A deep learning model for clinical outcome prediction using longitudinal inpatient electronic health records

Abstract

Objective Recent advances in deep learning show significant potential in analyzing continuous monitoring electronic health records (EHR) data for clinical outcome prediction. We aim to develop a Transformer-based, Encounter-level Clinical Outcome (TECO) model to predict mortality in the intensive care unit (ICU) using inpatient EHR data. Materials and Methods TECO was developed using multiple baseline and time-dependent clinical variables from 2579 hospitalized COVID-19 patients to predict ICU mortality, and was validated externally in an ARDS cohort (n=2799) and a sepsis cohort (n=6622) from the Medical Information Mart for Intensive Care (MIMIC)-IV. Model performance was evaluated based on area under the receiver operating characteristic (AUC) and compared with Epic Deterioration Index (EDI), random forest (RF), and extreme gradient boosting (XGBoost). Results In the COVID-19 development dataset, TECO achieved higher AUC (0.89-0.97) across various time intervals compared to EDI (0.86-0.95), RF (0.87-0.96), and XGBoost (0.88-0.96). In the two MIMIC testing datasets (EDI not available), TECO yielded higher AUC (0.65-0.76) than RF (0.57-0.73) and XGBoost (0.57-0.73). In addition, TECO was able to identify clinically interpretable features that were correlated with the outcome. Discussion TECO outperformed proprietary metrics and conventional machine learning models in predicting ICU mortality among COVID-19 and non-COVID-19 patients. Conclusions TECO demonstrates a strong capability for predicting ICU mortality using continuous monitoring data. While further validation is needed, TECO has the potential to serve as a powerful early warning tool across various diseases in inpatient settings.

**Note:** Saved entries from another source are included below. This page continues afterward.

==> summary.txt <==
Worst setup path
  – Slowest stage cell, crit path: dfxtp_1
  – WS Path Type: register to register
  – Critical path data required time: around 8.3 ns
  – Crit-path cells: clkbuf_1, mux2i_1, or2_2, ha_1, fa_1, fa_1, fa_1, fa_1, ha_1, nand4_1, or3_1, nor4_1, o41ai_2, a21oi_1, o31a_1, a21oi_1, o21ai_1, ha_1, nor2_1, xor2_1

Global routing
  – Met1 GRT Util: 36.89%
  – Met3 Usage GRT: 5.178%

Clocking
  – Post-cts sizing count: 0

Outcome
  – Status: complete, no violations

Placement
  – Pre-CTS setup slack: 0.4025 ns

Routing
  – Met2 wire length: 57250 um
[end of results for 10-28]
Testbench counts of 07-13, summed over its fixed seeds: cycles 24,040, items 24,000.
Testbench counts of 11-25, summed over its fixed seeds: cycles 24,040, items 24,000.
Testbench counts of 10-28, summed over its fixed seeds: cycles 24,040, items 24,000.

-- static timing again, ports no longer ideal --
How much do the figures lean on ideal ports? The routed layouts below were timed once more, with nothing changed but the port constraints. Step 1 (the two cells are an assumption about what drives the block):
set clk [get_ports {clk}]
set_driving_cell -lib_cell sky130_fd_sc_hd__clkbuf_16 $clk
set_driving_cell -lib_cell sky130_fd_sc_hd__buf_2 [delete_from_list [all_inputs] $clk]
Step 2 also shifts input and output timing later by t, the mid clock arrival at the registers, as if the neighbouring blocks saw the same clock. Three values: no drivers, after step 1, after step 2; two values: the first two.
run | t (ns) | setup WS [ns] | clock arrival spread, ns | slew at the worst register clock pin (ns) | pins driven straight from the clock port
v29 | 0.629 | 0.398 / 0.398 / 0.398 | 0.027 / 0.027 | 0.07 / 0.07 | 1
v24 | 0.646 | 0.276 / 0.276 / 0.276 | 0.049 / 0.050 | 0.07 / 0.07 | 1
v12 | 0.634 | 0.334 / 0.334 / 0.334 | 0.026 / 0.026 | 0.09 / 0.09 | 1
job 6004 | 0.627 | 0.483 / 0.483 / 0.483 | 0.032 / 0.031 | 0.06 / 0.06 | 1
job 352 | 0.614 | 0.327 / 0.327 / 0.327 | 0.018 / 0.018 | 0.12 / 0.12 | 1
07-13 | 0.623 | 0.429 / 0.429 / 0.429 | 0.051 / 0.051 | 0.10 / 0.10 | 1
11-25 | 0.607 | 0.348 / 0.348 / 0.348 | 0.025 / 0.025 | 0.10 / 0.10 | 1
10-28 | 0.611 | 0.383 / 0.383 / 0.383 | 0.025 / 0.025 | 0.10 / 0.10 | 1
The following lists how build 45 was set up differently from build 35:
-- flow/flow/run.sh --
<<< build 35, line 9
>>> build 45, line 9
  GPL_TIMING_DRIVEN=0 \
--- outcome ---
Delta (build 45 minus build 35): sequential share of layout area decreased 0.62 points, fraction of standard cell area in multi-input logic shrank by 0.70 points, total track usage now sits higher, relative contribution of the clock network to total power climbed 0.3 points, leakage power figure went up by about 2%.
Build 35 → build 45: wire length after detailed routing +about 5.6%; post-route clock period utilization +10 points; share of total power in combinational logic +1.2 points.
What follows belongs to an exercise in optimizing a design on an open flow for small area; a production flow would make more cautious choices. Only simulation tests tie the RTL to the original design; equivalence was not proved. Power is estimated from default activity; no workload was simulated.

==> inputs of job 4428 <==
==> flow/design.v (excerpt) <==
module top_module(
    input wire clk,
    input wire rst,
    input wire I2C_SDA_in,
    output wire I2C_SDA_out,
    output wire I2C_SDA_oe,
    input wire dht_in,
    output wire dht_out,
    output wire dht_oe,
    input wire [4:0] BTN,
    output wire I2C_SCL,
    output wire [17:0] LEDR,
    output wire [8:0] LEDG,
    output wire data_out
);
clock: 10.0 ns
lec_check: 0
cap_margin: 20
core_margin: 2
core_utilization: 40
cts_buf_list: sky130_fd_sc_hd__clkbuf_8
slew_margin: 20
standard.sh (not shown) runs the stock make flow with config.mk's settings and CLKGATE_MAP_FILE= SYNTH_SCRIPT=/design/flow/synth_recipe.tcl, a recipe that flattens the netlist after the stock synthesis.
==> flow/flow/run.sh <==
#!/bin/bash
# Standard ORFS layout, with the combinational part of the standard synthesis
# re-mapped for area (registers untouched). Each tool logs to its own file here.
set -uo pipefail
W=$PWD
R=$W/orfs/results/$FLOW_PLATFORM/top_module/base
LIB=$FLOW_HOME/platforms/$FLOW_PLATFORM/lib/sky130_fd_sc_hd__tt_025C_1v80.lib

bash standard.sh synth > $W/standard_synth.log 2>&1 || exit 1

cp $R/1_2_yosys.v $W/netlist_standard.v
sed -e "s|@LIB@|$LIB|g" -e "s|@IN@|$W/netlist_standard.v|" -e "s|@TOP@|$FLOW_TOP|" \
    -e "s|@ABC@|$W/flow/abc.script|" -e "s|@OUT@|$W/netlist_remapped.v|g" flow/remap.ys > $W/remap_run.ys
if yosys -s $W/remap_run.ys > $W/yosys_remap.log 2>&1; then
  ffl() { grep -oE "sky130_fd_sc_hd__(df|edf|sdf|sedf|dl)[a-z]*_[0-9]+ +[^ ]+" "$1" | sort; }
  if [[ "$(ffl $W/netlist_standard.v)" == "$(ffl $W/netlist_remapped.v)" ]]; then
    cp $W/netlist_remapped.v $R/1_2_yosys.v
    touch $R/1_2_yosys.v
    echo "remapped netlist in use" > $W/remap_status.log
  else
    echo "register mismatch: standard netlist kept" > $W/remap_status.log
  fi
else
  echo "remap failed: standard netlist kept" > $W/remap_status.log
fi

bash standard.sh finish > $W/standard_finish.log 2>&1
==> flow/flow/abc.script <==
strash
&get -n
&deepsyn -T 60
&put
dch
amap
topo
==> flow/flow/remap.ys <==
# Re-map the combinational logic of the standard synthesis netlist for area.
# Every flip-flop instance (name, cell type, connections) is kept as it is:
# sequential cells are read as black boxes, only combinational cells are
# flattened into gates and re-mapped by ABC.
read_liberty -ignore_miss_func @LIB@
blackbox sky130_fd_sc_hd__df* sky130_fd_sc_hd__edf* sky130_fd_sc_hd__sdf* sky130_fd_sc_hd__sedf* sky130_fd_sc_hd__dlr* sky130_fd_sc_hd__dlx* sky130_fd_sc_hd__lpflow_inputisolatch* sky130_fd_sc_hd__conb*
read_verilog @IN@
hierarchy -top @TOP@
flatten
techmap
opt -full
abc -liberty @LIB@ -dont_use *lpflow* -dont_use *probe* -script @ABC@
opt_clean -purge
hilomap -singleton -hicell sky130_fd_sc_hd__conb_1 HI -locell sky130_fd_sc_hd__conb_1 LO
insbuf -buf sky130_fd_sc_hd__buf_4 A X
splitnets
opt_clean -purge
tee -o @OUT@.stat stat -liberty @LIB@
write_verilog -noattr -nohex -nodec @OUT@
==> job 5581: changes against job 4428 <==
==> flow/run.sh (new file) <==
#!/bin/bash
# synth_recipe.tcl (not shown) runs the flow's synth.tcl, then flattens the netlist and writes it again
# the make line also repeats each setting of config.mk as NAME=value (left out here)
make -C /OpenROAD-flow-scripts/flow DESIGN_CONFIG=/design/flow/config.mk WORK_HOME=/design/flow/orfs CLKGATE_MAP_FILE= SYNTH_SCRIPT=/design/flow/synth_recipe.tcl finish
CTS_BUF_LIST = not set   (was sky130_fd_sc_hd__clkbuf_8)
removed: flow/flow/run.sh
removed: flow/flow/abc.script
removed: flow/flow/remap.ys
removed: flow/standard.sh
==> results.cfg <==
[outcome]
status = no timing/DRC/antenna violations

[setup_path]
crit_end = LEDR[9]
r2r_end = I[3]
startpoint = I[12]

[route]
drt_wl_total_microns = 17700
met2_length_microns = 7870
viasPerCell = 5.94
wl_met3_microns = 1120
dr.pass1.iters = 6

[layout]
synthToLayoutAreaGrowth_pct = 14.0
inverters = 108
multi_input_area_share = 0.463
drive_above_1_share = 0.0311
final_cell_mix = nor2_1, clkinv_1, nand2_1
seq_area_frac = 0.332

[global_routing]
grt.total_usage = 0.257

[power_and_ir_drop]
seqPwrFrac = 0.526
maxPowerGroup = registers
leakagePower_nw = 1.98

[clock_network]
clockRootBuffer = clkbuf_8

[sta]
post-route-min-period_ns = 4.92
fmax_mhz = 203
(the above is from job 4428)
==> results.cfg <==
[sta]
post-route-min-period_ns = 5.14

[layout]
drive_above_1_share = 0.0892

[route]
wl_met3_microns = 1460
viasPerCell = 6.37
met2_length_microns = 10500

[power_and_ir_drop]
seqPwrFrac = 0.488
maxPowerGroup = clock

[clock_network]
clockRootBuffer = clkbuf_16

[setup_path]
startpoint = W[9]
r2r_end = I[7]

[outcome]
status = no timing/DRC/antenna violations
(the above is from job 5581)
From an optimization exercise on the open Yosys and OpenROAD flow, aimed at small area; shortcuts taken in it are not production practice. Where RTL was checked, it was by simulation tests only, not by an equivalence proof against the original. Function not checked in run 3: the RTL went through the layout flow alone. In every run shown here, the design's own scripts or RTL, not TritonCTS, make the clock network. No driver is modelled on the clock port, so clock power and skew are understated where the tree is cut down; a real chip needs a root buffer or a tree. Power and IR drop assume default switching activity.

===== flow/design.v =====
module keyboard(
    input  wire       clk,
    input  wire       reset,
    input  wire [3:0] row,
    output wire [3:0] col,
    output wire [2:0] dpos,
    output wire       kb_en,     
    output wire [1:0] kb_cls     
);
reg [7:0] c200;
reg [2:0] m5;
reg [2:0] dp;
reg       ninit;
reg [15:0] key;      
reg       first;     
reg ev1, ev2;
reg dg1, dg2;
wire disp_end = c200[1] & ~c200[2] & ~c200[4] & ~c200[5] & ~c200[6] & ~c200[7];
wire kb_end   = disp_end & m5[2];
wire [3:0] p  = ~row & ~(key[3:0] & {4{~first}});
always @(posedge clk, posedge reset) begin
    if (reset) begin
        c200 <= 8'b00000110;
        m5 <= 0; dp <= 0; ninit <= 0; ev1 <= 0; ev2 <= 0;
        first <= 1'b1;
    end else begin
        ninit <= 1'b1;
        c200 <= {c200[6:0], c200[7] ^ c200[5] ^ (c200[3] & ~c200[4])};
        if (disp_end) begin
            m5 <= {m5[1] & m5[0], m5[1] ^ m5[0], ~m5[0] & ~m5[2]};
            dp <= dp + 3'd1;
        end
        if (kb_end & dp[1] & dp[0]) first <= 1'b0;
        ev1 <= kb_end & (|p);
        ev2 <= ev1;
    end
end
always @(posedge clk) begin
    if (kb_end) key <= {~row, key[15:4]};
    dg1 <= p[3] & ~p[2] & ~p[1] & ~p[0] & (dp[1:0] != 2'd0);
    dg2 <= dg1;
end
wire [1:0] cpos = dp[1:0] - m5[1:0];
assign col    = ninit ? ~(4'b0001 << cpos) : 4'b1111;
assign dpos   = dp;
assign kb_en  = ev2;
assign kb_cls = {dg2 & dp[1], dg2 & ~(dp[1] & dp[0])};
endmodule
module state_machine(
    input wire clk,set,rst,sure,check,
    input wire [1:0] kb_cls,
    input wire kb_en,
    input wire [2:0] dpos,
    output reg [6:0] led,
    output wire led0,led1,led2,led3
    );
localparam W=2'b00, E=2'b01, ADV=2'b11, RET=2'b10;
localparam IDLE1=3'b000, a0=3'b010, a1=3'b011, a2=3'b001, a3=3'b100, a4=3'b110;
localparam N0=2'b10, N1=2'b01, N2=2'b00, N3=2'b11;
reg [1:0] ph;
reg [2:0] lv;    
assign led0 = lv[0] | lv[2];
assign led1 = lv[1];
assign led2 = lv[2];
assign led3 = lv[2] & ~lv[0];
reg [2:0] st1, nst1;
reg [5:0] temp;
reg [5:0] mi;
reg [1:0] n, nn;
wire l0 = ~led0;
wire is_e    = (ph == E);
wire is_idle = (ph == RET) | ((ph == W) & l0);
wire is_s7   = ((ph == W) & led3) | ((ph == ADV) & led2);
wire cmp_off = l0 & ((ph == E) | (ph == ADV));
wire wr0 = kb_en & (n == N0);
wire wr1 = kb_en & (n == N1);
wire wr2 = kb_en & (n == N2);
always @(*) begin
    case (n)
    N0: nn = N1;
    N1: nn = N2;
    N2: nn = N3;
    default: nn = N0;
    endcase
end
always @(posedge clk or posedge rst) begin
    if (rst) n <= N0;
    else if (sure) n <= N0;
    else if (is_e & kb_en) n <= nn;
end
always @(posedge clk) begin
    if (is_e) begin
        if (wr0) temp[5:4] <= kb_cls;
        if (wr1) temp[3:2] <= kb_cls;
        if (wr2) temp[1:0] <= kb_cls;
    end else temp <= 6'd0;
end
always @(posedge clk) begin
    if ((ph == ADV) & l0) mi <= temp;
end
reg [1:0] ts, ms;
always @(*) begin
    case (st1)
    a0: begin ts = temp[5:4]; ms = mi[5:4]; end
    a1: begin ts = temp[3:2]; ms = mi[3:2]; end
    a2: begin ts = temp[1:0]; ms = mi[1:0]; end
    default: begin ts = 2'b00; ms = 2'b00; end
    endcase
end
wire go = (|ts) & ~cmp_off;
wire eq = (ts == ms);
always @(*) begin
    case (st1)
    IDLE1: nst1 = check ? a0 : IDLE1;
    a0: nst1 = ~go ? a0 : eq ? a1 : a4;
    a1: nst1 = ~go ? a1 : eq ? a2 : a4;
    a2: nst1 = ~go ? a2 : eq ? a3 : a4;
    a3: nst1 = sure ? IDLE1 : a3;
    a4: nst1 = sure ? IDLE1 : a4;
    default: nst1 = IDLE1;
    endcase
end
always @(posedge clk or posedge rst) begin
    if (rst) begin
        ph <= W; st1 <= IDLE1; lv <= 3'b000;
    end else begin
        st1 <= nst1;
        case (ph)
        W:   if (l0 ? set : (check & ~led3)) ph <= E;
        E:   if (sure) ph <= (led0 & (st1 == a3)) ? RET : ADV;
        ADV: ph <= (check & ~led2) ? E : W;
        RET: ph <= set ? E : W;
        endcase
        if (ph == ADV) lv <= {lv[1], lv[0], ~lv[2]};
        if (ph == RET) lv <= 3'b000;
    end
end
reg [1:0] dig;
always @(*) begin
    case ({is_e, dpos})
    4'b1101: dig = temp[1:0];
    4'b1110: dig = temp[3:2];
    4'b1111: dig = temp[5:4];
    default: dig = 2'b00;
    endcase
    if (is_idle) led = 7'b0000001;
    else if (is_s7) led = 7'b0111000;
    else case (dig)
        2'b01: led = 7'b1001111;
        2'b10: led = 7'b0010010;
        2'b11: led = 7'b0000110;
        default: led = 7'b1111111;
        endcase
end
endmodule
module lock(
    input wire clk,set1,rst,sure,check,
    input  wire [3:0] row,
    output wire  [3:0] col,
    output wire[7:0] led_en,
    output wire[6:0] led,
    output wire led0,led1,led2,led3
    );
wire kb_en;
wire [1:0] kb_cls;
wire [2:0] dpos;
keyboard u_keyboard(
.clk(clk),.reset(rst),.row(row),.col(col),.dpos(dpos),.kb_en(kb_en),.kb_cls(kb_cls)
);
assign led_en = ~(8'b00000001 << dpos);
state_machine u_state_machine(
.clk(clk),.rst(rst),.sure(sure),.check(check),.set(set1),.kb_cls(kb_cls),.kb_en(kb_en),.dpos(dpos),.led(led),.led0(led0),.led1(led1),.led2(led2),.led3(led3)
);
endmodule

Competing Interest Statement

The authors have declared no competing interest.

Funding Statement

This study was supported in part by the National Institutes of Health under award number R01GM140012 (GX), R01DE030656 (GX), R01GM115473 (GX), U01CA249245 (GX), U01AI169298 (YX), R35GM136375 (YX), the Cancer Prevention and Research Institute of Texas (CPRIT RP180805: YX; CPRIT RP230330: GX), and the Texas Health Resources Clinical Scholars Program.

Author Declarations

I confirm all relevant ethical guidelines have been followed, and any necessary IRB and/or ethics committee approvals have been obtained.

Yes

The details of the IRB/oversight body that provided approval or exemption for the research described are given below:

The institutional review boards at Texas Health Resources and the University of Texas Southwestern Medical Center approved this study (Protocol #STU-2020-0786; activated on 8/24/2020). All patient identifiers were removed before EHR data extraction.

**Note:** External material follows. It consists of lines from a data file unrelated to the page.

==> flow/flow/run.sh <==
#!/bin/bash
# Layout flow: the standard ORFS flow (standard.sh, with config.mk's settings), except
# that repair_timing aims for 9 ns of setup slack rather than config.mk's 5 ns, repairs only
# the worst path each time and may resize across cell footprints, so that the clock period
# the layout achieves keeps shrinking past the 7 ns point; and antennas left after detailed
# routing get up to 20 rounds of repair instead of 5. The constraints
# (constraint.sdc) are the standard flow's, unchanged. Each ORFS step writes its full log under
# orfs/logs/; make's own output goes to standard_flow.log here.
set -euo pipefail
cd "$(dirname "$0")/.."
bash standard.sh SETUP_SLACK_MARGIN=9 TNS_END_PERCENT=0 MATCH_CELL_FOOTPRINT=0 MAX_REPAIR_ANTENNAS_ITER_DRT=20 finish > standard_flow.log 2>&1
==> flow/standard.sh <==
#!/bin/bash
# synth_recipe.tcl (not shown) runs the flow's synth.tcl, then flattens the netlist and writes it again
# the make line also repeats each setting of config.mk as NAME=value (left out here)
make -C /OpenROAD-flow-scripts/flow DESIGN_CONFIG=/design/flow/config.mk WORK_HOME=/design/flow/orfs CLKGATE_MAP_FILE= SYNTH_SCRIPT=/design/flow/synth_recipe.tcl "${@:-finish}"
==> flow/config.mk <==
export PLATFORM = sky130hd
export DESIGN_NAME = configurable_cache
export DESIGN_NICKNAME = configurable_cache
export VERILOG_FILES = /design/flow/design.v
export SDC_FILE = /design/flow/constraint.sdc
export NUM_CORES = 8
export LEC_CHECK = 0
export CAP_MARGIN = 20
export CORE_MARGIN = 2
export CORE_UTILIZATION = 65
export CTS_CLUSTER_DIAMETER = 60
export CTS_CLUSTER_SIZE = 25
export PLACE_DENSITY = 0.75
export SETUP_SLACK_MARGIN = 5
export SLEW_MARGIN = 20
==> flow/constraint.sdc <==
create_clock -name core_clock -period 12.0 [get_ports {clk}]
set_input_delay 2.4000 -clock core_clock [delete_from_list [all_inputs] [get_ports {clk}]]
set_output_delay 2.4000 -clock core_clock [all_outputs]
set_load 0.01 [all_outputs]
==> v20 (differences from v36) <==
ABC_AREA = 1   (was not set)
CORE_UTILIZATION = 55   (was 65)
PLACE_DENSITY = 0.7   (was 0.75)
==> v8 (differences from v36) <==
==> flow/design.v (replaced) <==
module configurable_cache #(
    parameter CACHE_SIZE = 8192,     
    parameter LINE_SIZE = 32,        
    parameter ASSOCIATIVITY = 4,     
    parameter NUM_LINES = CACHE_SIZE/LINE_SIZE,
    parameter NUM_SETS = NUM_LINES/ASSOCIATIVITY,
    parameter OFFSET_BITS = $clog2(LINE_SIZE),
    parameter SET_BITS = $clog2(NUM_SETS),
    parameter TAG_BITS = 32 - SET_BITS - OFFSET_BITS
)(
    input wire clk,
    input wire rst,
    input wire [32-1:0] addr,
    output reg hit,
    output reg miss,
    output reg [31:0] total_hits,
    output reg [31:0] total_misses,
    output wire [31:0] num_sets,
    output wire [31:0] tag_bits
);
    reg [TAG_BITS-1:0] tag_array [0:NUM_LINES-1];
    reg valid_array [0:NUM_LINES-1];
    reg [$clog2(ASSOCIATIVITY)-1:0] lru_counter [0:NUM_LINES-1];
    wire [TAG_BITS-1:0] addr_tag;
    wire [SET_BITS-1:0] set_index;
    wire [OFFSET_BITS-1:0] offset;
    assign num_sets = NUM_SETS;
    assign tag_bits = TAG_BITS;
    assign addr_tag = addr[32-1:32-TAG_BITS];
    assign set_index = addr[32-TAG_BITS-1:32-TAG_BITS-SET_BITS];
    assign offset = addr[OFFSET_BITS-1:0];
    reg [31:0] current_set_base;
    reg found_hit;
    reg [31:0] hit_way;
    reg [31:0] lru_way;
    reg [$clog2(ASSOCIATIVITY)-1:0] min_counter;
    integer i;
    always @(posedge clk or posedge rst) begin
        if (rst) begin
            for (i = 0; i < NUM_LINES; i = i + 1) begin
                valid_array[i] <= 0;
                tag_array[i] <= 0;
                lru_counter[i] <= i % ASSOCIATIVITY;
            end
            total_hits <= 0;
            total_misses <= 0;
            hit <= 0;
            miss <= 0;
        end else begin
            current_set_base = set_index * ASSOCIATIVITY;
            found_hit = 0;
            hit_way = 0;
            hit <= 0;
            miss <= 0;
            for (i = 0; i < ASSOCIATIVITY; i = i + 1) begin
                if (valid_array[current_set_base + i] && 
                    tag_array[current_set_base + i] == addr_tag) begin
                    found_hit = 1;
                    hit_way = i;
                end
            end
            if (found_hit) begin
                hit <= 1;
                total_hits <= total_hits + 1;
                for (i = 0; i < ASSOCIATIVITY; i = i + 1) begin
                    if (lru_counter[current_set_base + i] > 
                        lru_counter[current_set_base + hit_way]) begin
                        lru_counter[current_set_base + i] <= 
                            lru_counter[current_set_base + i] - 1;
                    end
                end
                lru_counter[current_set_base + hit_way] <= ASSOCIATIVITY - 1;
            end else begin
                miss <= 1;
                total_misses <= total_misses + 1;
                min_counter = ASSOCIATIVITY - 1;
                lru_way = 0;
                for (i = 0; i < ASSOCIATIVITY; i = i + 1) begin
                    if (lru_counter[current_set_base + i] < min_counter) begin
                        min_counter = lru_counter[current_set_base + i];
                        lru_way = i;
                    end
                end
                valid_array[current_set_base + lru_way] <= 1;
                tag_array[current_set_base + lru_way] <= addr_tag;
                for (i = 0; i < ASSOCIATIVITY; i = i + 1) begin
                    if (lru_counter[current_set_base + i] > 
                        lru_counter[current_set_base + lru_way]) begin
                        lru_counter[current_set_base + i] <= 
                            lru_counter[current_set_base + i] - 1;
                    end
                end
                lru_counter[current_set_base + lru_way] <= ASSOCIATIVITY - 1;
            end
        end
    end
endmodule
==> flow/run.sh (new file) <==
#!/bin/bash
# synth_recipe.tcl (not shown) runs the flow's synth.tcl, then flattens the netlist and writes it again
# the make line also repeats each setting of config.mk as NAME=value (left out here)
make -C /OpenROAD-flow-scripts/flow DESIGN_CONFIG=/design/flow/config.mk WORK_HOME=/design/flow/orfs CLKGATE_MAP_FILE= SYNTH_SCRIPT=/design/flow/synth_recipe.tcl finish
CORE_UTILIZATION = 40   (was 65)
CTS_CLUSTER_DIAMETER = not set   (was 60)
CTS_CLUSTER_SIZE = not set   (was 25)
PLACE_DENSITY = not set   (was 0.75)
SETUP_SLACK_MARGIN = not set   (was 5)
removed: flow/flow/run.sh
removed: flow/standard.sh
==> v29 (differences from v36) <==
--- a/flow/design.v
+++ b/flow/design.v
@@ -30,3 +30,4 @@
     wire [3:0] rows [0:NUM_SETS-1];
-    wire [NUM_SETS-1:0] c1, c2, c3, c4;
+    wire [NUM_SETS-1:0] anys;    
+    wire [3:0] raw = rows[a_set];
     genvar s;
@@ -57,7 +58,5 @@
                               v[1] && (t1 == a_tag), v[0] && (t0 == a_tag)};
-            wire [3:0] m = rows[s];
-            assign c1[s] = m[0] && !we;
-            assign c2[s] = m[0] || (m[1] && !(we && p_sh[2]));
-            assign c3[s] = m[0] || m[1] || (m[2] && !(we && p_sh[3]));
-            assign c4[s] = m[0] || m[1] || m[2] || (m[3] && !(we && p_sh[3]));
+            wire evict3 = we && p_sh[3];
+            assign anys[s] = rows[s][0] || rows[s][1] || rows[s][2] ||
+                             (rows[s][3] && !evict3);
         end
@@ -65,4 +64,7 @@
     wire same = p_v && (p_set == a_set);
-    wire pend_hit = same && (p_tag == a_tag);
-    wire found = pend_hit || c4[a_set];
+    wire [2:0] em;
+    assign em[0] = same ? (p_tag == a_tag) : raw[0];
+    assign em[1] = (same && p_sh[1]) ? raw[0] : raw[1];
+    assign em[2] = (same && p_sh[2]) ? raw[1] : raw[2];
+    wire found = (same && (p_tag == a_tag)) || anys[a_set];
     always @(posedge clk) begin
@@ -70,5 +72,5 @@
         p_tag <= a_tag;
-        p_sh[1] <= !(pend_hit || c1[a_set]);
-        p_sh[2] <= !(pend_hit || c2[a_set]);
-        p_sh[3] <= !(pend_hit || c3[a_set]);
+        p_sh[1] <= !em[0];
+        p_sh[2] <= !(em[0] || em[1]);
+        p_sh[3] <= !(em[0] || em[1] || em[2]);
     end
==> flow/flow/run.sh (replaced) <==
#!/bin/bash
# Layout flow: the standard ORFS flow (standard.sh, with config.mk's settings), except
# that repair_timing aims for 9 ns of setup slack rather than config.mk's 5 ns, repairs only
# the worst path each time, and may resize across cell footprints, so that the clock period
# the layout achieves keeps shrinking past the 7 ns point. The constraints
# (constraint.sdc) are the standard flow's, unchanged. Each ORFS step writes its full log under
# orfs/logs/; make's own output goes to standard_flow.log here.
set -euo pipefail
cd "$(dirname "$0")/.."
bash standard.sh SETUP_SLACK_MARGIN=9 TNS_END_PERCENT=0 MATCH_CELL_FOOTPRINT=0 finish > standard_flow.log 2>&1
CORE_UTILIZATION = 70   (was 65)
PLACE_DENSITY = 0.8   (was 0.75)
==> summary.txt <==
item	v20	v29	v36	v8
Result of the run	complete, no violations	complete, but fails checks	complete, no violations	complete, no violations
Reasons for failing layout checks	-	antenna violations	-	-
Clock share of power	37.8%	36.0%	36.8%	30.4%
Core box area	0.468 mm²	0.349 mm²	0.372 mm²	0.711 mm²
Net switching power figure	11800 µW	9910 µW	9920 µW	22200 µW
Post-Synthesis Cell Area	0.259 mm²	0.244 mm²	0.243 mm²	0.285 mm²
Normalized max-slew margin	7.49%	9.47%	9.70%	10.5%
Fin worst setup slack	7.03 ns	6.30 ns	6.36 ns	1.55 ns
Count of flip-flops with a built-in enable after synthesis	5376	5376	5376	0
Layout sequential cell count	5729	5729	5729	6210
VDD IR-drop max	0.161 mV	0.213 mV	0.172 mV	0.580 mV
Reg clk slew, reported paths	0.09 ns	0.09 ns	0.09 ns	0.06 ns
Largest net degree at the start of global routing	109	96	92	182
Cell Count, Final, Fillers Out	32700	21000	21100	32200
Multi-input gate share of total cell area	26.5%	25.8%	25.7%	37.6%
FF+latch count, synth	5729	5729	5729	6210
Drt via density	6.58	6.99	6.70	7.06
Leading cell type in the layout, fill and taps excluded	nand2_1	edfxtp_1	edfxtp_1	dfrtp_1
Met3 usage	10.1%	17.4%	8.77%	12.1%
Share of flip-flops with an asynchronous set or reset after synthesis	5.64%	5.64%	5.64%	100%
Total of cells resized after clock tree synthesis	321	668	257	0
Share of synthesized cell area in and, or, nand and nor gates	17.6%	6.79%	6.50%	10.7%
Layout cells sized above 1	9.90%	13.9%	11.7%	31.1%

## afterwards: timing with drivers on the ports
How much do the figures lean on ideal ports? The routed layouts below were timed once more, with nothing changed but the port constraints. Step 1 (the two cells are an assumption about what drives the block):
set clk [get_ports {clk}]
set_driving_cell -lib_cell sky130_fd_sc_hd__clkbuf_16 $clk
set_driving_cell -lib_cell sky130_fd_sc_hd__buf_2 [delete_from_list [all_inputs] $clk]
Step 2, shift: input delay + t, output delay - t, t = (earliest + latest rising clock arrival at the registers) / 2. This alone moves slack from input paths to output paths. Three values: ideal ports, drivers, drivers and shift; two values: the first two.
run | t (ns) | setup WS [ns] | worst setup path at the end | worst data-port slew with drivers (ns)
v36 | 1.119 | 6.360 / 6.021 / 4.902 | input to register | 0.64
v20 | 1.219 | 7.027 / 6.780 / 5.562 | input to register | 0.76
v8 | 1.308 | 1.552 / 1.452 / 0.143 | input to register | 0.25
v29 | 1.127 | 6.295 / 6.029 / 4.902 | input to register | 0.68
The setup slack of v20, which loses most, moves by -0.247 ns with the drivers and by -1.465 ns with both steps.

I confirm that all necessary patient/participant consent has been obtained and the appropriate institutional forms have been archived, and that any patient/participant/sample identifiers included were not known to anyone (e.g., hospital staff, patients or participants themselves) outside the research group so cannot be used to identify individuals.

Yes

I understand that all clinical trials and any other prospective interventional studies must be registered with an ICMJE-approved registry, such as ClinicalTrials.gov. I confirm that any such study reported in the manuscript has been registered and the trial registration ID is provided (note: if posting a prospective study registered retrospectively, please provide a statement in the trial ID field explaining why the study was not registered in advance).

Yes

I have followed all appropriate research reporting guidelines, such as any relevant EQUATOR Network research reporting checklist(s) and other pertinent material, if applicable.

Yes

Data Availability

The COVID-19 dataset could not be shared publicly due to data and privacy protection policies at Texas Health Resources and UT Southwestern Medical Center. The MIMIC dataset is publicly available at https://physionet.org/content/mimiciv/2.2/.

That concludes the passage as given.